▶ [WHAT TO PRODUCE]
Which lines of the records below contain the string "combinational"? Report each of them.

▶ [DATA EXTRACT]
Segment Open
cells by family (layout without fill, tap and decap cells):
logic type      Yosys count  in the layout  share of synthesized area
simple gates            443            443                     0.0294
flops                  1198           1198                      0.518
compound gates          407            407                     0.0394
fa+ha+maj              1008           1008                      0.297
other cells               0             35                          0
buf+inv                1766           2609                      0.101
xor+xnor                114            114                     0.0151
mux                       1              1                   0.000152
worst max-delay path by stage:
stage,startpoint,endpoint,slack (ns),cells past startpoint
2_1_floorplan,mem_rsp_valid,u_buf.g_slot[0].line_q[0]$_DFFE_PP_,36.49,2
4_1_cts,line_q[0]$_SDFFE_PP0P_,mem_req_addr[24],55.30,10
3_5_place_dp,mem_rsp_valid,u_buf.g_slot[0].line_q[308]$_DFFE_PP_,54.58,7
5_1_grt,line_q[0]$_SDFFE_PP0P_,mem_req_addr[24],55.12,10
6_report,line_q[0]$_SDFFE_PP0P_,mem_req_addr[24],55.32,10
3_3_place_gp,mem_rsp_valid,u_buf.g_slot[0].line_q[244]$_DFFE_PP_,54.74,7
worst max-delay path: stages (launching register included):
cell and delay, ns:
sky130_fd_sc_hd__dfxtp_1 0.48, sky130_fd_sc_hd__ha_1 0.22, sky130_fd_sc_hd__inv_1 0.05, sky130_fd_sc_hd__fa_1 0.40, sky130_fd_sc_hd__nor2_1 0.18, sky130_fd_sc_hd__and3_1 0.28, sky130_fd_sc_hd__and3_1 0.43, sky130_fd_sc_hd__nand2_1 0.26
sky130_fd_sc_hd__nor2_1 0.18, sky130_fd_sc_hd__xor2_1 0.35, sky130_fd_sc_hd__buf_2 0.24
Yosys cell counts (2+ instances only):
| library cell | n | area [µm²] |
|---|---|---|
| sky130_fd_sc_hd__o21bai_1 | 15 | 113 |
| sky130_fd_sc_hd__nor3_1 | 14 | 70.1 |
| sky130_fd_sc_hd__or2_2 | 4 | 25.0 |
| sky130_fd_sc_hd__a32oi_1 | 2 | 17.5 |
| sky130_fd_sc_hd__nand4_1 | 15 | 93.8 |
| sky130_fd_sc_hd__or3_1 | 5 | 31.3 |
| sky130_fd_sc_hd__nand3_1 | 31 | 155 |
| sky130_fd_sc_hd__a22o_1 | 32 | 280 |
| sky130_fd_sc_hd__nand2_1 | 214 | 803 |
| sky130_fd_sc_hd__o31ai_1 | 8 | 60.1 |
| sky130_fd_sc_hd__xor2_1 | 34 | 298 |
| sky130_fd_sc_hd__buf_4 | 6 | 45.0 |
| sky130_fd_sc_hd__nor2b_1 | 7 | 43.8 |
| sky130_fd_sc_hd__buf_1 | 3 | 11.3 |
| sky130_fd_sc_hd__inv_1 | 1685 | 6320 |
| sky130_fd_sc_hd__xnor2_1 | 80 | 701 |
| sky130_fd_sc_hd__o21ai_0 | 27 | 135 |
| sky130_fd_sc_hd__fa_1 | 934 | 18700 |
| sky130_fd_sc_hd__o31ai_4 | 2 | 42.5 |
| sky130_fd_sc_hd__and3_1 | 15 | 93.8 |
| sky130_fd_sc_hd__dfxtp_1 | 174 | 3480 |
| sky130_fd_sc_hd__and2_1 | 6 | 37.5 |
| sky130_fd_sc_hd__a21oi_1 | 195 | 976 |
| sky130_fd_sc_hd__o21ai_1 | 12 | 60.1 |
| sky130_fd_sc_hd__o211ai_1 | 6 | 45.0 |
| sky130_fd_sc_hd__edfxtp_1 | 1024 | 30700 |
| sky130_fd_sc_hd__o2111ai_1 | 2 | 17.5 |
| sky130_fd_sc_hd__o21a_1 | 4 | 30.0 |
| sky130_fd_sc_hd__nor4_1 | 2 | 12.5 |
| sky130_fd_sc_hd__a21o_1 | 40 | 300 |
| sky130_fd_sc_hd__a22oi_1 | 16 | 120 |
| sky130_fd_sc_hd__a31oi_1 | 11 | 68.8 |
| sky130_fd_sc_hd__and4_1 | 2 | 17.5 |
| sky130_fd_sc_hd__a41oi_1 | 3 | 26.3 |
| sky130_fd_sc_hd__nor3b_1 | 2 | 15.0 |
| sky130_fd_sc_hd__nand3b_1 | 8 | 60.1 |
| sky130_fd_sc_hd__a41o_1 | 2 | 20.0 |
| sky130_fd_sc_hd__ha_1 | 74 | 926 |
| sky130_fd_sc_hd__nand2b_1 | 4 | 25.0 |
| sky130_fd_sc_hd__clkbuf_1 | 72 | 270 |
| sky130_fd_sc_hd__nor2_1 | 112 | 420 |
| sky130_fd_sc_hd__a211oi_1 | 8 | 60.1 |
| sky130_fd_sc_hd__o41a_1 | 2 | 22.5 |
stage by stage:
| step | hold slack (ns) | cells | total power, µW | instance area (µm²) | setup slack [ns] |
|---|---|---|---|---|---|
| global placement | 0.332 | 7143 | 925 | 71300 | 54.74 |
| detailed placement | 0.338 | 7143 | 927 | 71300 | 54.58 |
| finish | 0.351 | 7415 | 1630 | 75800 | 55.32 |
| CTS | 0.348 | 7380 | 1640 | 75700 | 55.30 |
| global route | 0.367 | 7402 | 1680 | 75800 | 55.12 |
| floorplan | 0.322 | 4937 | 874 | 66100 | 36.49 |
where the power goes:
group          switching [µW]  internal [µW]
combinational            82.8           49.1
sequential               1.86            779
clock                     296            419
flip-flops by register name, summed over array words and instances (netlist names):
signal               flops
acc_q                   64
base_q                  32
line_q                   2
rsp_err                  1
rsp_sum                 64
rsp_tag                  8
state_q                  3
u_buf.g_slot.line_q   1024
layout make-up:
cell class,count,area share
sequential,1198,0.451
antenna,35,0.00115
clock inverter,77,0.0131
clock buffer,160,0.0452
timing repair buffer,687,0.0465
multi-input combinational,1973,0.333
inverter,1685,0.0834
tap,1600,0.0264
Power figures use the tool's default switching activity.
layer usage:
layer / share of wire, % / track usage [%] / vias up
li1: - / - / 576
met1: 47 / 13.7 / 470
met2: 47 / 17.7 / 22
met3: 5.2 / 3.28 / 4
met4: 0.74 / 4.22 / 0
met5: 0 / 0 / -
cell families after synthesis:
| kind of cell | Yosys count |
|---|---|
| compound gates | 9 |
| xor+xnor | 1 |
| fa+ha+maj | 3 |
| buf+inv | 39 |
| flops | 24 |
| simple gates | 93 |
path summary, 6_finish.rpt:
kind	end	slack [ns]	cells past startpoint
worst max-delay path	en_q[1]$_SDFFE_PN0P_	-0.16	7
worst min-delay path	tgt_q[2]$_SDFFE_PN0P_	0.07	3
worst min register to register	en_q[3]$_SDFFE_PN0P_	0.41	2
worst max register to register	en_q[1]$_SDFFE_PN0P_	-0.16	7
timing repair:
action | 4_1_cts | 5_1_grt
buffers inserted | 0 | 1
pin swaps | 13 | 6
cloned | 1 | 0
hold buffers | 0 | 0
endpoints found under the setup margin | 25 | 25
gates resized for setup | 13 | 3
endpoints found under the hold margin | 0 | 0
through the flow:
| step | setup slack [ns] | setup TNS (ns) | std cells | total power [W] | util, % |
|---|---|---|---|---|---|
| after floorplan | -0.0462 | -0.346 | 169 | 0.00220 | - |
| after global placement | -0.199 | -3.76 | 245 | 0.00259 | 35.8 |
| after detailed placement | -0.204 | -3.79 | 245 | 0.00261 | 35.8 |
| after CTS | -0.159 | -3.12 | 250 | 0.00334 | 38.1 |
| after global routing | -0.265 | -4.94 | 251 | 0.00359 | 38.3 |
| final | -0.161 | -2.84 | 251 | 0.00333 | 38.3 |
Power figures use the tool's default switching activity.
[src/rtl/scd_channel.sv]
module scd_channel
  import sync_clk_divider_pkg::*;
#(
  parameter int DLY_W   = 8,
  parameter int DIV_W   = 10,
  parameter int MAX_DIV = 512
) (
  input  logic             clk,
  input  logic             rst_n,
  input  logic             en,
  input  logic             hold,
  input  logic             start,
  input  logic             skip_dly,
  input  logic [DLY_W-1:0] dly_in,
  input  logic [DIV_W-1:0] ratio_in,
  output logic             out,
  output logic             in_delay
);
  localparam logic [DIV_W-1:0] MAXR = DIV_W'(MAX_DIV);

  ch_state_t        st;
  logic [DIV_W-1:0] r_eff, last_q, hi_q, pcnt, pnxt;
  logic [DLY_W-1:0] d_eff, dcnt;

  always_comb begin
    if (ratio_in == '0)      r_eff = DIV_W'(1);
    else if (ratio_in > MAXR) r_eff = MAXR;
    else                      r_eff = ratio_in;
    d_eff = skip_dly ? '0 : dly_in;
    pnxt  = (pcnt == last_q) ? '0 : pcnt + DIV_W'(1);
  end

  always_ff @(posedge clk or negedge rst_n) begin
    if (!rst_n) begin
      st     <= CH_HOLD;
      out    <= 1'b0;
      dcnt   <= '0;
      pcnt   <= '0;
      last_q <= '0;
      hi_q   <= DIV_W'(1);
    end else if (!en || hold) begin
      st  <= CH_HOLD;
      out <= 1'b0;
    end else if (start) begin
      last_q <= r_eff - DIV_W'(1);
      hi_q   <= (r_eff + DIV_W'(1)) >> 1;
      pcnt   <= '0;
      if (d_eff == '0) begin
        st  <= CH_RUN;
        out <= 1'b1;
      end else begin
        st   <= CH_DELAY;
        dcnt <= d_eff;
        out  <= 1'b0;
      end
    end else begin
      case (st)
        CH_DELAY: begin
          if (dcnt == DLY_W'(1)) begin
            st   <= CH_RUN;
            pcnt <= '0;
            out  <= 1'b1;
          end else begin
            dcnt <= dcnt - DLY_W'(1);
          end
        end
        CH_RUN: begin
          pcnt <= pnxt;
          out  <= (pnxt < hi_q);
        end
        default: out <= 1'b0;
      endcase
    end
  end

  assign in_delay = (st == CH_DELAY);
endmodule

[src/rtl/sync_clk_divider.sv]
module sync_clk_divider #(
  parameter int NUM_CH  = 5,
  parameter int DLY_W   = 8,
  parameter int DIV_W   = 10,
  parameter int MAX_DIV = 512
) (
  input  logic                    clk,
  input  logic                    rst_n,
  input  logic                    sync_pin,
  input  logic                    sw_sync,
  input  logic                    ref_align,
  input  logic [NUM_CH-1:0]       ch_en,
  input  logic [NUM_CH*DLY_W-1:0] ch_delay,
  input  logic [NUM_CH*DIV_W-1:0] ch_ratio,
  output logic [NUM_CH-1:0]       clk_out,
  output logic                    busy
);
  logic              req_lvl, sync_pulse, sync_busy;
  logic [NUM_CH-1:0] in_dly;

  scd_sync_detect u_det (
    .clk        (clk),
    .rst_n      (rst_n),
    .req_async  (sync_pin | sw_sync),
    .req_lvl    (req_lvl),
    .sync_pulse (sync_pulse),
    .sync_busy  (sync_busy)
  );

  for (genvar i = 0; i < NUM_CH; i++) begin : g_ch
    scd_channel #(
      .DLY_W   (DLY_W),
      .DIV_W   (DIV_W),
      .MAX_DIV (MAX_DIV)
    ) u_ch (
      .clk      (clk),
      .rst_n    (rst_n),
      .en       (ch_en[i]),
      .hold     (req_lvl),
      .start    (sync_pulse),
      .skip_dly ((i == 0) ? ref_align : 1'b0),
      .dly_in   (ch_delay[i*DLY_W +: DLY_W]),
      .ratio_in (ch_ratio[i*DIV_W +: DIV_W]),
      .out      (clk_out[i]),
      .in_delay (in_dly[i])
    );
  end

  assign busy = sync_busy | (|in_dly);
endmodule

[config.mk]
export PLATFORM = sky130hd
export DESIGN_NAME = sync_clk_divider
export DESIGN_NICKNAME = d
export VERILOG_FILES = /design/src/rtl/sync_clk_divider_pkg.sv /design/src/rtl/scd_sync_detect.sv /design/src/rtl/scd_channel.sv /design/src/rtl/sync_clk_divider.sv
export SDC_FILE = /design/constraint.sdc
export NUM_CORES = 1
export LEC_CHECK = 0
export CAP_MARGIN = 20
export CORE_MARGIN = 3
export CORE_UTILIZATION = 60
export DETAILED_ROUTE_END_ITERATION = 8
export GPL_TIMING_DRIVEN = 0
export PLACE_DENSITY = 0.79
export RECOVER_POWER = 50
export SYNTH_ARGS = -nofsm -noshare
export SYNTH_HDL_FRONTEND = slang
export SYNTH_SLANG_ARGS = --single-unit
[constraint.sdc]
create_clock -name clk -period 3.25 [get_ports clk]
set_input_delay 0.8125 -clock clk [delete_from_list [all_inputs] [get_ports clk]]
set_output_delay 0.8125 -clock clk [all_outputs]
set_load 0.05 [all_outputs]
Segment Closed
▶ [ANSWER BELOW]
combinational            82.8           49.1
multi-input combinational,1973,0.333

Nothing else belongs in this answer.